I have always been fascinated by how certain traits tend to flow within families.  Music and ministry are definitely no exception.  Growing up there was always the sound of singing and music filling our home, and now my own home is no different.  As I type this article, my middle son is walking through the house singing at the top of his lungs.  My youngest son is in his room recording and mixing a new tune he’s been working on.  I hear another child on the piano hammering out their latest piece. The sounds of music have become so commonplace in our home, my wife and I often wonder how deafening the silence will be once our kids have left the nest.  

I’ve heard it said that a calling cannot be passed down.  While I understand that we cannot simply ride the coattails of those who have gone before us, I do feel that there are certain aspects of ministry that can flow down to those who are waiting behind, whether that be our children or someone in our congregation with a heart for ministry.  We should always be evaluating what is flowing from us to the next generation, and correct our course when needed.   

Let us consider three points on this vast topic of worship. These are just a few values and lessons that I’ve learned (and still learning) that I believe are pertinent for future generations of worship leaders, as well as a needed reminder for those of us who have been at it for a long time.    


Being in full time worship ministry for thirty years, naturally, I have seen many music styles and trends make their way through the Church.  I have even hopped on a few myself from time to time.  While I believe there’s nothing innately wrong with new ideas or current worship trends, I think we do ourselves and the next generation a great disservice if we allow these to motivate us while missing the heart of worship altogether.  We must never sacrifice authentic, Christ-centered worship at the altar of cultural relevance. 

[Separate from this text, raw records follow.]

$ cat src/rtl/fetch_queue.sv
// fetch_queue: instruction/PC buffer between fetch and decode.
// A DEPTH-entry circular buffer with registered write pointer, read pointer
// and occupancy counter. Entries pushed on one edge become visible at the
// head on the following cycle; there is no same-cycle bypass.
//
// Ports:
//   clk        - single clock
//   reset      - asynchronous active-low reset
//   in_valid   - fetch presents in_inst/in_pc this cycle
//   in_inst    - instruction word
//   in_pc      - PC of in_inst
//   in_ready   - queue can take a push (count < DEPTH)
//   stall      - ~in_ready, holds the fetch PC
//   flush      - discard all queued entries on this edge
//   out_valid  - head entry valid (count != 0)
//   out_inst   - head instruction, NOP when empty
//   out_pc     - head PC, 0 when empty
//   out_ready  - decode consumes the head this cycle
//   count      - number of valid entries
module fetch_queue #(
    parameter int unsigned DEPTH = 4,
    parameter logic [31:0] NOP   = 32'h0000_0013
) (
    input  logic                     clk,
    input  logic                     reset,
    input  logic                     in_valid,
    input  logic [31:0]              in_inst,
    input  logic [31:0]              in_pc,
    output logic                     in_ready,
    output logic                     stall,
    input  logic                     flush,
    output logic                     out_valid,
    output logic [31:0]              out_inst,
    output logic [31:0]              out_pc,
    input  logic                     out_ready,
    output logic [$clog2(DEPTH):0]   count
);

    localparam int unsigned AW = $clog2(DEPTH);
    localparam int unsigned CW = AW + 1;
    localparam logic [CW-1:0] FULL = CW'(DEPTH);

    logic [AW-1:0] wr_ptr_q, wr_ptr_d;
    logic [AW-1:0] rd_ptr_q, rd_ptr_d;
    logic [CW-1:0] count_q, count_d;
    logic [31:0]   inst_q [DEPTH];
    logic [31:0]   pc_q   [DEPTH];

    logic push;
    logic pop;

    // Ready/valid depend on registered occupancy only, so there is no
    // combinational path from out_ready to in_ready.
    assign in_ready  = (count_q < FULL);
    assign stall     = ~in_ready;
    assign out_valid = (count_q != '0);
    assign count     = count_q;

    assign push = in_valid && in_ready && !flush;
    assign pop  = out_valid && out_ready && !flush;

    assign out_inst = out_valid ? inst_q[rd_ptr_q] : NOP;
    assign out_pc   = out_valid ? pc_q[rd_ptr_q]   : '0;

    // DEPTH is a power of two, so pointers wrap naturally at AW bits.
    always_comb begin
        wr_ptr_d = wr_ptr_q;
        rd_ptr_d = rd_ptr_q;
        count_d  = count_q;
        if (flush) begin
            wr_ptr_d = '0;
            rd_ptr_d = '0;
            count_d  = '0;
        end else begin
            if (push) wr_ptr_d = wr_ptr_q + AW'(1);
            if (pop)  rd_ptr_d = rd_ptr_q + AW'(1);
            unique case ({push, pop})
                2'b10:   count_d = count_q + CW'(1);
                2'b01:   count_d = count_q - CW'(1);
                default: count_d = count_q;
            endcase
        end
    end

    always_ff @(posedge clk or negedge reset) begin
        if (!reset) begin
            wr_ptr_q <= '0;
            rd_ptr_q <= '0;
            count_q  <= '0;
        end else begin
            wr_ptr_q <= wr_ptr_d;
            rd_ptr_q <= rd_ptr_d;
            count_q  <= count_d;
        end
    end

    // Flush leaves stale contents in place; the empty-output muxing hides them.
    always_ff @(posedge clk or negedge reset) begin
        if (!reset) begin
            for (int unsigned i = 0; i < DEPTH; i++) begin
                inst_q[i] <= NOP;
                pc_q[i]   <= '0;
            end
        end else if (push) begin
            inst_q[wr_ptr_q] <= in_inst;
            pc_q[wr_ptr_q]   <= in_pc;
        end
    end

endmodule

$ cat config.mk
export PLATFORM = sky130hd
export DESIGN_NAME = fetch_queue
export DESIGN_NICKNAME = d
export VERILOG_FILES = /design/src/rtl/fetch_queue.sv
export SDC_FILE = /design/constraint.sdc
export NUM_CORES = 1
export LEC_CHECK = 0
export BUFFER_PORTS_ARGS = -buffer_cell sky130_fd_sc_hd__buf_2
export CORE_ASPECT_RATIO = 0.8
export CORE_MARGIN = 3
export CORE_UTILIZATION = 63
export DETAILED_ROUTE_END_ITERATION = 8
export PLACE_DENSITY = 0.85
export REMOVE_ABC_BUFFERS = 1
export SYNTH_ARGS = -nofsm -noshare
export SYNTH_HDL_FRONTEND = slang
export SYNTH_SLANG_ARGS = --single-unit
$ cat constraint.sdc
create_clock -name clk -period 3.5 [get_ports clk]
set_input_delay 0.7 -clock clk [delete_from_list [all_inputs] [get_ports clk]]
set_output_delay 0.7 -clock clk [all_outputs]
set_load 0.01 [all_outputs]
# == Yosys cells after proc, flatten, opt, wreduce, memory -nomap -nowiden ==
# Index checks and enable logic that the tools add are counted.
# op_classes
div_mod_pow,0
magnitude_cmp,4
shift,0
addsub,4
n_eq_ne,2
n_reduce_logical,10
n_mux,18
mul,0
bitwise_logic,3
# op_table
op,n
bitwise mux 128 bit,2
two-way mux 32 bit,7
binary-select mux 32 bit (select 2 bit),2
demux 32 bit (select 2 bit),1
two-way mux 2 bit,4
>= comparator 3 bit (second input constant),2
NOT 2 -> 3 bit,2
one-hot mux 3 bit (2 select lines),1
nonzero test 3 bit,2
logical AND 1 bit,5
adder 2 x 1 -> 2 bit (second input constant),2
nonzero test 2 bit,2
adder 3 x 1 -> 3 bit (second input constant),1
< comparator 3 x 1 -> 1 bit (second input constant),1
< comparator 3 bit (second input constant),1
two-way mux 3 bit,1
subtractor 3 x 1 -> 3 bit (second input constant),1
equality test 2 x 1 -> 1 bit (second input constant),1
equality test 2 bit (second input constant),1
logical NOT 1 bit,1
NOT 1 bit,1
# word_totals
ram_bits,0
register_bits,263
latch_bits,0
out_inout_bits,70
romBits,0
inputBits,69
n_memories,0
word_cells,52

# == Longest topological paths before layout ==
# logic_depth
depth_word,6
mapped_depth,10
ltp_nobuf,9

# == Least setup slack after synthesis ==
# OpenSTA, ideal clock, no wires.
# synth_path
path_type,register -> output
startpoint,register rd_ptr_q[0]
endpoint,output port out_pc[6]
required_time_ns,2.800
t_arrival_ns,1.509
slack_ns,1.291
stages_incl_launch_ff,5
path_buffers,2
cell_sequence,dfrtp_1 -> buf_2 -> buf_4 -> mux4_2 -> and2_1
# synth_between
elab_chain_cells,5
# synth_lines
element,line_no,text
"start, declared",44,"logic [AW-1:0] rd_ptr_q, rd_ptr_d;"
"start signal, assigned",92,rd_ptr_q <= rd_ptr_d;
NOT 2 -> 3 bit (not written as such),63,assign out_pc = out_valid ? pc_q[rd_ptr_q] : '0;
binary-select mux 32 bit (select 2 bit),63,
two-way mux 32 bit (not written as such) (2 in a row),63,
two-way mux 32 bit,63,
"end, declared",34,"output logic [31:0] out_pc,"
# Every way passes these cells. The select of a mux whose other input is x is not followed.

# == Final worst setup path ==
# layout_path
startpoint,register count_q[2] (netlist: count[2])
endpoint,output port out_inst[26]
# layout_between
elab_chain_cells,2
# layout_lines
element,line_no,text
"start, declared",45,"logic [CW-1:0] count_q, count_d;"
"start signal, assigned",93,count_q <= count_d;
nonzero test 3 bit,56,assign out_valid = (count_q != '0);
two-way mux 32 bit,62,assign out_inst = out_valid ? inst_q[rd_ptr_q] : NOP;
"end, declared",33,"output logic [31:0] out_inst,"
# Every way passes these cells.

==> summary by stage <==
Timing
The worst pin sits at a relative slew slack of 0.263. For this run, the top clock speed supported by timing is between 0.3 and 0.4 GHz. The final cycle utilization of the critical path is 0.926. The count of endpoints failing setup in the final report is 0. The total negative setup slack is 0 ns. The final hold violation count is 0.

Between clock sinks in the finished design, the worst skew comes to approximately 0.0095 ns. The final critical-path setup slack is 0.261 ns. For the pin with the worst max-slew slack, the measured transition is between 1 and 1.5 ns.

The final count of pins violating max slew is 0. The final-layout worst hold slack is about 0.21 ns. The shortest clock period the worst path allows after layout is about 3.2 ns. Setup repair after global routing left no endpoint under its margin.

CTS
The library cell used as clock root buffer is sky130_fd_sc_hd__clkbuf_16. The clock transition at the registers of the reported paths is about 0.06 ns. Once the clock tree was built, the setup fixing pass inserted 0 buffers. The CTS tree is yes.

Buffers inserted during clock tree synthesis total 26. The hold-fix buffer count after cts is 0. Counting along the longest clock path gives a buffer depth of 3.

The number of levels in the clock H-tree is 1. The clock drives around 260 sinks. The post-cts sizing count is 0. The clock network latency to the later pin of the worst-skew pair is about 0.52 ns.

Cells and area
The filler cell count is around 1200. The layout net count is 950. The summed area of non-filler cells in the final layout is ~14000 um^2.

The proportion of layout cells with a drive suffix above 1 is 0.384. Relative to the synthesized area, the layout overhead comes to 13.1%. In the final layout, the multi-input gates occupy ~5300 um^2. The most common library cell in the layout ignoring fill and taps is sky130_fd_sc_hd__dfrtp_1.

The area used by sequential logic in the layout is approximately 6600 um^2. In the layout the commonest cells are sky130_fd_sc_hd__dfrtp_1 (249), sky130_fd_sc_hd__mux2_1 (184), sky130_fd_sc_hd__buf_2 (137), sky130_fd_sc_hd__mux4_2 (64), sky130_fd_sc_hd__and2_1 (61).

Job
Across the run, the number of max-cap violations was 0.

Floorplanning
For this configuration, the core starts out at a cell density of 0.646. The row count is between 40 and 50. During I/O placement, the number of pins put on the boundary was 139. The floorplan step defined a die boundary enclosing ~21000 um^2. The core footprint is around 19000 um^2. Measured along the y axis, the die boundary spans about 130 um. The die is around 160 um wide.

Worst setup path
The worst register-to-register path begins at count[2]. At the worst endpoint, the arrival time is 2.54 ns. The worst setup path is launched from a flop. Tracing the worst setup path back leads to its startpoint at count[2]. The cell type group with the largest total delay on the critical path is buffers and inverters.

The critical path goes through nor3_1 -> inv_2 -> and2_1 -> buf_2. The longest individual stage delay on the worst path is 0.82 ns. The capturing element type of the critical path is an output port.

The required time reported for the critical path endpoint is roughly 2.8 ns. The critical setup path kind is reg2out. The critical path's slowest cell is sky130_fd_sc_hd__inv_2. Counting both buffers and inverters, the worst setup path holds a total of 2. Along the worst path, the maximum fanout reaches 64.

Synthesis
The number of unique standard cell types used by synthesis is 36. The cell count after synthesis came out at ~750. The register bit count reported by yosys is about 260. The sequential share of the synthesized area is 0.535. The mean instance size in the synthesized netlist is between 15 and 20 um^2. During synthesis, Yosys emitted a total of 0 warnings. The cell area after technology mapping is 12300 um^2. The fraction of synthesis flops using an asynchronous set or reset pin is 1.00. The count of flip-flops with a built-in enable after synthesis is 0. In the synthesized netlist the dominant register cell turns out to be sky130_fd_sc_hd__dfrtp_1.

Placement
The pre-CTS worst setup slack is approximately 0.81 ns. During placement, the flow inserted port buffers numbering 138. Summing all placed instances gives a cell area of between 10000 and 15000 um^2.

Summed over all nets, the half-perimeter wirelength after detailed placement is between 15000 and 20000 um. The congestion estimate from routability-driven global placement came to ~0.74.

Route
After detailed routing, the number of vias per cell comes to between 5 and 6. The routed layout has roughly 6900 vias. Before antenna repair, the detailed router went through 4 iterations.

The DRC violation count after routing is 0. The wire length per cell is roughly 22 um. The count of nets left with antenna violations once routing finished came out at 0. The routed design has approximately 26000 um of wire. The initial DRC count is approximately 320.

Power and ir drop
The power per unit of standard cell area is around 730 nW/um^2. In this run the static leakage power is between 6 and 7 nW. The worst-case IR drop observed on VDD is between 0.4 and 0.5 mV. The overall power consumption is 10.3 mW.

Global routing
For this run, the total global-route usage over all layers was measured as 0.244. The total overflow reported by the global router is 0. The initial antenna violation count is 3. The via count of the first global-routing pass is 7868. The global-route wire length before repair is 41600 um. Entering global routing, the biggest net connects between 90 and 100 pins.

Outcome
The flow ran to the end, and the final reports show no timing, DRC or antenna violations.

Worst hold path
The worst hold path belongs to the class in2async.
per-stage QoR:
step           cells  utilization
2_1_floorplan    699            -
6_report        1153        0.731
4_1_cts         1151        0.731
5_1_grt         1152        0.731
3_3_place_gp    1106        0.688
3_5_place_dp    1106        0.688
synth_stat cells, types with 3 or more instances:
library cell	instances	area, um^2
sky130_fd_sc_hd__nor2_1	10	37.5
sky130_fd_sc_hd__inv_1	3	11.3
sky130_fd_sc_hd__and2_1	64	400
sky130_fd_sc_hd__mux4_2	64	1440
sky130_fd_sc_hd__buf_4	27	203
sky130_fd_sc_hd__buf_12	7	140
sky130_fd_sc_hd__mux2_1	184	2070
sky130_fd_sc_hd__a21oi_1	4	20.0
sky130_fd_sc_hd__buf_2	7	35.0
sky130_fd_sc_hd__ha_1	4	50.1
sky130_fd_sc_hd__dfrtp_1	251	6280
sky130_fd_sc_hd__dfstp_2	12	315
sky130_fd_sc_hd__mux2_2	12	135
sky130_fd_sc_hd__o21ai_0	4	20.0
sky130_fd_sc_hd__mux2_4	60	901
sky130_fd_sc_hd__nand3_1	3	15.0
sky130_fd_sc_hd__nand2_1	3	11.3
sky130_fd_sc_hd__clkbuf_1	11	41.3
sky130_fd_sc_hd__xnor2_1	3	26.3
sky130_fd_sc_hd__or2_1	3	18.8
flip-flops by register name, summed over array words and instances (netlist names):
register	cells
count	3
inst_q	128
pc_q	128
rd_ptr_q	2
wr_ptr_q	2
report_power, final:
part / internal [mW] / leakage [nW] / switching [mW]
sequential: 4.17 / 3.27 / 0.608
combinational: 1.71 / 2.74 / 1.05
clock: 1.59 / 0.404 / 1.13
per-layer routing:
metal  routed length, um  vias to the layer above  GRT usage
met5                  21                        -          0
met4                 661                        4     0.0677
met3                1270                       51     0.0466
met2               12600                      191      0.406
met1               11000                     3665      0.334
li1                    -                     2980          -
worst paths after layout:
path	endpoint	slack [ns]	cells after the start
min in group clk	inst_q[65]	0.44	2
max reg2reg	inst_q[83]	1.27	4
max in group asynchronous	pc_q[28]	2.36	2
min reg2reg	pc_q[51]	0.48	1
min	pc_q[15]	0.21	1
max	out_inst[26]	0.26	4
kinds of logic (layout without fill, tap and decap cells):
family	Yosys count	after routing	synth area share
AO/OA/AOI/OAI	11	11	0.00517
multiplexers	320	320	0.369
flip-flops	263	263	0.535
other	0	2	0
buffers and inverters	59	198	0.0373
AND/OR/NAND/NOR	91	91	0.0448
adder cells (fa/ha/maj)	5	5	0.00568
XOR/XNOR	5	5	0.00355
area by class of cell:
cell class | instances | area share
clock buffer | 40 | 0.0555
clock inverter | 5 | 0.00377
sequential | 263 | 0.473
multi-input combinational | 432 | 0.379
tap | 258 | 0.0231
timing repair buffer | 149 | 0.0642
antenna | 2 | 0.000359
inverter | 4 | 0.00108
(Power assumes the default switching activity.)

 Unfortunately, there are times when our focus has been on making a good impression, and we have missed the mark on authenticity.  I’ve been guilty.  I’m learning to recognize that in the current age we live people aren’t looking to be impressed; they are seeking a genuine encounter.  It is a fact that the device they hold in their hands offers a 24/7 opportunity for them to be “wow’d.”  Our worship service does not need to feel the pressure to compete.  I honestly enjoy some of the extra bells and whistles we can include in our services. I just hope to challenge us all to keep them in their proper place of significance.


When ministry takes up a large portion of our life, we have to be careful not to allow the familiar to lose its sacredness and become too mundane.  After literally thousands of worship services, on a technical level, it would be easy for me to mindlessly lead a congregation in music and song.  Muscle memory definitely comes into play when you’ve played the same or similar chord progressions for thirty years!  I believe this can contribute to worship pastors and leaders of my generation getting to a point of frustration or a feeling of total irrelevance in ministry.  Operating on autopilot is not sustainable.  

The only way to avoid this is to consistently and intentionally redirect our focus to the majesty of the God we are singing about, and pursue His presence the other six days of the week.  When you are leading a worship ministry, Sunday is generally “game day,” and this means our thoughts are filled with an array of technical and logistical events that make a service happen each week.  If we depend solely on Sunday for our spiritual recharge, inevitably, our life and ministry will pay a price.  The Monday through Saturday of our week will be what makes the difference in our effectiveness as worship leaders.  

If you are just getting started in ministry, keep the pursuit of God’s presence and daily worship non-negotiable values in your life.  If you are “seasoned” like me, avoid the temptation to simply coast on your skills.  Continually seek the heart of God, allowing Him to keep even the all-too-familiar fresh!


Hear me clearly, there is always room for another song about the Cross, the Blood, and the Resurrection of Jesus Christ.  Our set lists must reflect our passion for the gospel.  I know I am not the only one that needs reminding of my total dependence on the finished work of Jesus!  There is something uniquely beautiful that happens when we corporately lift our voices in song, proclaiming this great Gospel of Christ, which is our unshakable foundation!  

Finally, whether you are a Gen X, Gen Z, or any other Gen, let me encourage you to never stop seeking the heart of Jesus.  Your worship ministry will rise to the level of your passion for Christ and His Kingdom!  Stay away from “Worship Wars” (Google it), and remain intensely focused on following HIM as we lead from a place of authenticity and humility.  New generations with various musical styles and preferences will come and go, but the true heart of worship must always remain sure and ever-pointing to Jesus Christ.

Landy Maughon is a songwriter and worship leader with more than thirty years of ministry. Landy, along with his wife, Stephanie and their four kids, currently lives in Winnsboro, Louisiana where he serves as the Worship Pastor at Life Church.